→ **What to produce**: Tally the lines below that include the string "global". Reply with the total only.

→ **Data shown**:
◇ ◇ ◇ ◇
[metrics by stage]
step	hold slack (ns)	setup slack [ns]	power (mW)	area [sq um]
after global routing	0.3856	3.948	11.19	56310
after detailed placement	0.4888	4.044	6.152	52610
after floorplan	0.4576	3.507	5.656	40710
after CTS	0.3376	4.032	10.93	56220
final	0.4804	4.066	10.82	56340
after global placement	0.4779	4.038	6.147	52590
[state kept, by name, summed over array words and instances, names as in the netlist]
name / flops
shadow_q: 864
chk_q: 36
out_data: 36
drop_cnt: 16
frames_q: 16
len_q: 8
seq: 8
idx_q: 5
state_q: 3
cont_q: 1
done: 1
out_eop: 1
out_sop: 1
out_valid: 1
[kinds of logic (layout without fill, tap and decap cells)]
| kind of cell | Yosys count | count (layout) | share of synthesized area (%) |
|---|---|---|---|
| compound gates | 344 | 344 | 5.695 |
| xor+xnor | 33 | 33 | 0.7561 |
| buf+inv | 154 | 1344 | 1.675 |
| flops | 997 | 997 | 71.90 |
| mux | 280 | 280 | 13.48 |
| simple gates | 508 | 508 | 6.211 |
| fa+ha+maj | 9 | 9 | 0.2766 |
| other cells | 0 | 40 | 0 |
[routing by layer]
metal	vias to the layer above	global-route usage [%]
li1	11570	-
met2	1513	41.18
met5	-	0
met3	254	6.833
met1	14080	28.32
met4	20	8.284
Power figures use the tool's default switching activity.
`src/rtl/line_burst_adapter_pkg.sv`:
```
// line_burst_pkg: shared types and widths for the L2 line-to-burst adapter.
package line_burst_pkg;
  typedef enum logic [1:0] {IDLE, RD, WR, DONE} adapter_state_t;
  localparam int BEATS   = 4;
  localparam int LINE_W  = 256;
  localparam int BURST_W = 64;
endpackage

```
`src/rtl/line_burst_adapter_if.sv`:
```
// line_burst_adapter_if: L2-side line port and memory-side burst port.
interface line_burst_adapter_if;
  import line_burst_pkg::*;
  logic [LINE_W-1:0]  line_i;
  logic [LINE_W-1:0]  line_o;
  logic [31:0]        address_i;
  logic               read_i;
  logic               write_i;
  logic               resp_o;
  logic [BURST_W-1:0] burst_i;
  logic [BURST_W-1:0] burst_o;
  logic [31:0]        address_o;
  logic               read_o;
  logic               write_o;
  logic               resp_i;
  modport slave (
    input  line_i, address_i, read_i, write_i, burst_i, resp_i,
    output line_o, resp_o, burst_o, address_o, read_o, write_o
  );
  modport master (
    output line_i, address_i, read_i, write_i, burst_i, resp_i,
    input  line_o, resp_o, burst_o, address_o, read_o, write_o
  );
endinterface

```
`src/rtl/line_burst_adapter.sv`:
```
// line_burst_adapter: serves one 256-bit line request as a four-beat 64-bit memory burst.
module line_burst_adapter
  import line_burst_pkg::*;
#(
  parameter int s_offset    = 5,
  parameter int burst_width = BURST_W
) (
  input  logic                 clk,
  input  logic                 reset_n,
  line_burst_adapter_if.slave  bus
);
  adapter_state_t    r_state, w_state;
  logic [1:0]        r_cnt, w_cnt;
  logic [LINE_W-1:0] r_buf, w_buf;
  logic [31:0]       r_addr, w_addr;
  always_ff @(posedge clk or negedge reset_n) begin
    if (!reset_n) begin
      r_state <= IDLE;
      r_cnt   <= '0;
      r_buf   <= '0;
      r_addr  <= '0;
    end else begin
      r_state <= w_state;
      r_cnt   <= w_cnt;
      r_buf   <= w_buf;
      r_addr  <= w_addr;
    end
  end
  // Strobes come from state alone so resp_i never reaches read_o/write_o combinationally.
  always_comb begin
    w_state       = r_state;
    w_cnt         = r_cnt;
    w_buf         = r_buf;
    w_addr        = r_addr;
    bus.read_o    = r_state == RD;
    bus.write_o   = r_state == WR;
    bus.resp_o    = r_state == DONE;
    bus.address_o = r_addr;
    bus.line_o    = r_buf;
    bus.burst_o   = r_buf[r_cnt*burst_width +: burst_width];
    case (r_state)
      IDLE: if (bus.read_i || bus.write_i) begin
        w_addr  = {bus.address_i[31:s_offset], {s_offset{1'b0}}};
        w_buf   = bus.read_i ? r_buf : bus.line_i;
        w_cnt   = '0;
        w_state = bus.read_i ? RD : WR;
      end
      RD, WR: if (bus.resp_i) begin
        if (r_state == RD) w_buf[r_cnt*burst_width +: burst_width] = bus.burst_i;
        w_cnt   = r_cnt + 2'd1;
        w_state = r_cnt == 2'(BEATS - 1) ? DONE : r_state;
      end
      default: w_state = IDLE;
    endcase
  end
endmodule

```
`src/flat_wrapper.sv`:
```
// flat-port wrapper written by rule: the top's interface ports become plain ports
module line_burst_adapter_flat import line_burst_pkg::*;
#(
  parameter int s_offset    = 5,
  parameter int burst_width = BURST_W
)
  (clk, reset_n, bus_line_i, bus_address_i, bus_read_i, bus_write_i, bus_burst_i, bus_resp_i, bus_line_o, bus_resp_o, bus_burst_o, bus_address_o, bus_read_o, bus_write_o);
  line_burst_adapter_if bus_i ();
  input  logic clk;
  input  logic reset_n;
  input wire logic [$bits(bus_i.line_i)-1:0] bus_line_i;
  input wire logic [$bits(bus_i.address_i)-1:0] bus_address_i;
  input wire logic [$bits(bus_i.read_i)-1:0] bus_read_i;
  input wire logic [$bits(bus_i.write_i)-1:0] bus_write_i;
  input wire logic [$bits(bus_i.burst_i)-1:0] bus_burst_i;
  input wire logic [$bits(bus_i.resp_i)-1:0] bus_resp_i;
  output wire logic [$bits(bus_i.line_o)-1:0] bus_line_o;
  output wire logic [$bits(bus_i.resp_o)-1:0] bus_resp_o;
  output wire logic [$bits(bus_i.burst_o)-1:0] bus_burst_o;
  output wire logic [$bits(bus_i.address_o)-1:0] bus_address_o;
  output wire logic [$bits(bus_i.read_o)-1:0] bus_read_o;
  output wire logic [$bits(bus_i.write_o)-1:0] bus_write_o;
  assign bus_i.line_i = bus_line_i;
  assign bus_i.address_i = bus_address_i;
  assign bus_i.read_i = bus_read_i;
  assign bus_i.write_i = bus_write_i;
  assign bus_i.burst_i = bus_burst_i;
  assign bus_i.resp_i = bus_resp_i;
  assign bus_line_o = bus_i.line_o;
  assign bus_resp_o = bus_i.resp_o;
  assign bus_burst_o = bus_i.burst_o;
  assign bus_address_o = bus_i.address_o;
  assign bus_read_o = bus_i.read_o;
  assign bus_write_o = bus_i.write_o;
  line_burst_adapter #(.s_offset(s_offset), .burst_width(burst_width)) u_core (.clk(clk), .reset_n(reset_n), .bus(bus_i));
endmodule
```
`config.mk`:
```
export PLATFORM = sky130hd
export DESIGN_NAME = line_burst_adapter_flat
export DESIGN_NICKNAME = d
export VERILOG_FILES = /design/src/rtl/line_burst_adapter_pkg.sv /design/src/rtl/line_burst_adapter_if.sv /design/src/rtl/line_burst_adapter.sv /design/src/flat_wrapper.sv
export SDC_FILE = /design/constraint.sdc
export NUM_CORES = 1
export LEC_CHECK = 0
export CAP_MARGIN = 20
export CORE_AREA = 2 2 280 282
export CTS_CLUSTER_SIZE = 20
export DETAILED_ROUTE_END_ITERATION = 8
export DIE_AREA = 0 0 282 284
export GPL_TIMING_DRIVEN = 0
export SLEW_MARGIN = 25
export SYNTH_ARGS = -nofsm -noshare
export SYNTH_HDL_FRONTEND = slang
export SYNTH_SLANG_ARGS = --single-unit
```
`constraint.sdc`:
```
create_clock -name clk -period 8.7 [get_ports clk]
set_input_delay 1.305 -clock clk [delete_from_list [all_inputs] [get_ports clk]]
set_output_delay 1.305 -clock clk [all_outputs]
set_load 0.02 [all_outputs]
```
◇ ◇ ◇ ◇
→ **Problem solution**: 3